Provided records START

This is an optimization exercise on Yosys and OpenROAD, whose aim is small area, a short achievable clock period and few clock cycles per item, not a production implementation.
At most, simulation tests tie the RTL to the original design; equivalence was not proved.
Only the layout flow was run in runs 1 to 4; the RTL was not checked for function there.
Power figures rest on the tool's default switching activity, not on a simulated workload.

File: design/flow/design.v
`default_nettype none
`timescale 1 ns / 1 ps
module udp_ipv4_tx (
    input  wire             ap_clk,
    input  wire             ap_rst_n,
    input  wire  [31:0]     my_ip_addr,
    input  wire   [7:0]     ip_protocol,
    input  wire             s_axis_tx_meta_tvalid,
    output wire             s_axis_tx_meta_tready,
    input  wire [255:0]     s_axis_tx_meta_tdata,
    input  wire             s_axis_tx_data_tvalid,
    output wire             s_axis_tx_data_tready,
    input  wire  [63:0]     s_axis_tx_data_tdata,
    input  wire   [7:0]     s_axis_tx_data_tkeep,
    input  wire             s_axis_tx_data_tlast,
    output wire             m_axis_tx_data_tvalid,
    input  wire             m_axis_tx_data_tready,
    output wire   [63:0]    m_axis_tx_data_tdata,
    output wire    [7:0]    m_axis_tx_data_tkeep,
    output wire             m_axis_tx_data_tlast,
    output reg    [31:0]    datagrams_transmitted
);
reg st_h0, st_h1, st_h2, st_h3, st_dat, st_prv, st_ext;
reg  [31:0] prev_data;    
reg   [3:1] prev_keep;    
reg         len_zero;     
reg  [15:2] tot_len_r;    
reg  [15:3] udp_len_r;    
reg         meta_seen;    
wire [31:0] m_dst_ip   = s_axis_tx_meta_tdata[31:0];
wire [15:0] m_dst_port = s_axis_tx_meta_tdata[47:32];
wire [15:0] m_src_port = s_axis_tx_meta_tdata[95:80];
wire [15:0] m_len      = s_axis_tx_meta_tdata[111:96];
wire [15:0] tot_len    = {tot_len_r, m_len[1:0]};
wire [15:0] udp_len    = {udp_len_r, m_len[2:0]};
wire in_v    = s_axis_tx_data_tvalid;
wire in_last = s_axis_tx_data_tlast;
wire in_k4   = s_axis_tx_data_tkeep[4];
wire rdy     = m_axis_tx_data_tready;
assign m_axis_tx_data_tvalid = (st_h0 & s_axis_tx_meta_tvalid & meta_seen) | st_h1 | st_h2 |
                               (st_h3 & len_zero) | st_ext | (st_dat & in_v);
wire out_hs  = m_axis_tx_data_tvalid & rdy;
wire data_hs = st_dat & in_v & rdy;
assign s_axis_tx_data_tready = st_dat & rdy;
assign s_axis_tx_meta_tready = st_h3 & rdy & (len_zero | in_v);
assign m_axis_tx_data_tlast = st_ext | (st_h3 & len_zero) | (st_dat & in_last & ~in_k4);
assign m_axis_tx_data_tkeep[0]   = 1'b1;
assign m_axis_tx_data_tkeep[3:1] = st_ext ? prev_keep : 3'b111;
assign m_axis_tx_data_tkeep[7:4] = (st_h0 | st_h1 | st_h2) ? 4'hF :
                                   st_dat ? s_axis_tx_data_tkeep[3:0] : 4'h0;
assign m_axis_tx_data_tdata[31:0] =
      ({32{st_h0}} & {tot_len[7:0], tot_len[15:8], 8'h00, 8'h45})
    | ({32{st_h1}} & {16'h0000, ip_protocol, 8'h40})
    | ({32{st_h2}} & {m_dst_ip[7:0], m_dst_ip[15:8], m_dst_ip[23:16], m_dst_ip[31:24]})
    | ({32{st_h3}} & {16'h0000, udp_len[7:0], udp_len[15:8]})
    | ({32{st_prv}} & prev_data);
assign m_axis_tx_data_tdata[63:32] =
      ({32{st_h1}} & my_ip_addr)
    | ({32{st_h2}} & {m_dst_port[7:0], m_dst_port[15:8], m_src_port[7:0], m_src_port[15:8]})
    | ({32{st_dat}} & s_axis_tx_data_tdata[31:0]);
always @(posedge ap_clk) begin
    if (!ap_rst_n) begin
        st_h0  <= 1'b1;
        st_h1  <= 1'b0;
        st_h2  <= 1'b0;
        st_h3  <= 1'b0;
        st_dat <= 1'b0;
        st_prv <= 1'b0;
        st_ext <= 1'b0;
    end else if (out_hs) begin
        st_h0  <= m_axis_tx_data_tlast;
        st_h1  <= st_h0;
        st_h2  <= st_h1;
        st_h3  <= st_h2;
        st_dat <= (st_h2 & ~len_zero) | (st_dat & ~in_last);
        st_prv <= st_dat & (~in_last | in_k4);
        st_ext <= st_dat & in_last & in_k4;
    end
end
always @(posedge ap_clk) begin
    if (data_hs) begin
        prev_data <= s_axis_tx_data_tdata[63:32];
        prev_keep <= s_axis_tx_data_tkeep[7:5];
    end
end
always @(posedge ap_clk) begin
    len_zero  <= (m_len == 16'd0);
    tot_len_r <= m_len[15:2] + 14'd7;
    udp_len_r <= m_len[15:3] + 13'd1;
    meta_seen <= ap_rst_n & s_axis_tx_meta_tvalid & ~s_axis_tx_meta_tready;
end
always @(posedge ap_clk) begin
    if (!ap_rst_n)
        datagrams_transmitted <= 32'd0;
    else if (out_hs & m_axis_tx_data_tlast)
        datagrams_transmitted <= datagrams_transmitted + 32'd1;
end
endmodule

Provided records END

__Instructions for the task__
All of the entries should be transcribed exactly as they appear.

__Task output__
This is an optimization exercise on Yosys and OpenROAD, whose aim is small area, a short achievable clock period and few clock cycles per item, not a production implementation.
At most, simulation tests tie the RTL to the original design; equivalence was not proved.
Only the layout flow was run in runs 1 to 4; the RTL was not checked for function there.
Power figures rest on the tool's default switching activity, not on a simulated workload.

File: design/flow/design.v
`default_nettype none
`timescale 1 ns / 1 ps
module udp_ipv4_tx (
    input  wire             ap_clk,
    input  wire             ap_rst_n,
    input  wire  [31:0]     my_ip_addr,
    input  wire   [7:0]     ip_protocol,
    input  wire             s_axis_tx_meta_tvalid,
    output wire             s_axis_tx_meta_tready,
    input  wire [255:0]     s_axis_tx_meta_tdata,
    input  wire             s_axis_tx_data_tvalid,
    output wire             s_axis_tx_data_tready,
    input  wire  [63:0]     s_axis_tx_data_tdata,
    input  wire   [7:0]     s_axis_tx_data_tkeep,
    input  wire             s_axis_tx_data_tlast,
    output wire             m_axis_tx_data_tvalid,
    input  wire             m_axis_tx_data_tready,
    output wire   [63:0]    m_axis_tx_data_tdata,
    output wire    [7:0]    m_axis_tx_data_tkeep,
    output wire             m_axis_tx_data_tlast,
    output reg    [31:0]    datagrams_transmitted
);
reg st_h0, st_h1, st_h2, st_h3, st_dat, st_prv, st_ext;
reg  [31:0] prev_data;    
reg   [3:1] prev_keep;    
reg         len_zero;     
reg  [15:2] tot_len_r;    
reg  [15:3] udp_len_r;    
reg         meta_seen;    
wire [31:0] m_dst_ip   = s_axis_tx_meta_tdata[31:0];
wire [15:0] m_dst_port = s_axis_tx_meta_tdata[47:32];
wire [15:0] m_src_port = s_axis_tx_meta_tdata[95:80];
wire [15:0] m_len      = s_axis_tx_meta_tdata[111:96];
wire [15:0] tot_len    = {tot_len_r, m_len[1:0]};
wire [15:0] udp_len    = {udp_len_r, m_len[2:0]};
wire in_v    = s_axis_tx_data_tvalid;
wire in_last = s_axis_tx_data_tlast;
wire in_k4   = s_axis_tx_data_tkeep[4];
wire rdy     = m_axis_tx_data_tready;
assign m_axis_tx_data_tvalid = (st_h0 & s_axis_tx_meta_tvalid & meta_seen) | st_h1 | st_h2 |
                               (st_h3 & len_zero) | st_ext | (st_dat & in_v);
wire out_hs  = m_axis_tx_data_tvalid & rdy;
wire data_hs = st_dat & in_v & rdy;
assign s_axis_tx_data_tready = st_dat & rdy;
assign s_axis_tx_meta_tready = st_h3 & rdy & (len_zero | in_v);
assign m_axis_tx_data_tlast = st_ext | (st_h3 & len_zero) | (st_dat & in_last & ~in_k4);
assign m_axis_tx_data_tkeep[0]   = 1'b1;
assign m_axis_tx_data_tkeep[3:1] = st_ext ? prev_keep : 3'b111;
assign m_axis_tx_data_tkeep[7:4] = (st_h0 | st_h1 | st_h2) ? 4'hF :
                                   st_dat ? s_axis_tx_data_tkeep[3:0] : 4'h0;
assign m_axis_tx_data_tdata[31:0] =
      ({32{st_h0}} & {tot_len[7:0], tot_len[15:8], 8'h00, 8'h45})
    | ({32{st_h1}} & {16'h0000, ip_protocol, 8'h40})
    | ({32{st_h2}} & {m_dst_ip[7:0], m_dst_ip[15:8], m_dst_ip[23:16], m_dst_ip[31:24]})
    | ({32{st_h3}} & {16'h0000, udp_len[7:0], udp_len[15:8]})
    | ({32{st_prv}} & prev_data);
assign m_axis_tx_data_tdata[63:32] =
      ({32{st_h1}} & my_ip_addr)
    | ({32{st_h2}} & {m_dst_port[7:0], m_dst_port[15:8], m_src_port[7:0], m_src_port[15:8]})
    | ({32{st_dat}} & s_axis_tx_data_tdata[31:0]);
always @(posedge ap_clk) begin
    if (!ap_rst_n) begin
        st_h0  <= 1'b1;
        st_h1  <= 1'b0;
        st_h2  <= 1'b0;
        st_h3  <= 1'b0;
        st_dat <= 1'b0;
        st_prv <= 1'b0;
        st_ext <= 1'b0;
    end else if (out_hs) begin
        st_h0  <= m_axis_tx_data_tlast;
        st_h1  <= st_h0;
        st_h2  <= st_h1;
        st_h3  <= st_h2;
        st_dat <= (st_h2 & ~len_zero) | (st_dat & ~in_last);
        st_prv <= st_dat & (~in_last | in_k4);
        st_ext <= st_dat & in_last & in_k4;
    end
end
always @(posedge ap_clk) begin
    if (data_hs) begin
        prev_data <= s_axis_tx_data_tdata[63:32];
        prev_keep <= s_axis_tx_data_tkeep[7:5];
    end
end
always @(posedge ap_clk) begin
    len_zero  <= (m_len == 16'd0);
    tot_len_r <= m_len[15:2] + 14'd7;
    udp_len_r <= m_len[15:3] + 13'd1;
    meta_seen <= ap_rst_n & s_axis_tx_meta_tvalid & ~s_axis_tx_meta_tready;
end
always @(posedge ap_clk) begin
    if (!ap_rst_n)
        datagrams_transmitted <= 32'd0;
    else if (out_hs & m_axis_tx_data_tlast)
        datagrams_transmitted <= datagrams_transmitted + 32'd1;
end
endmodule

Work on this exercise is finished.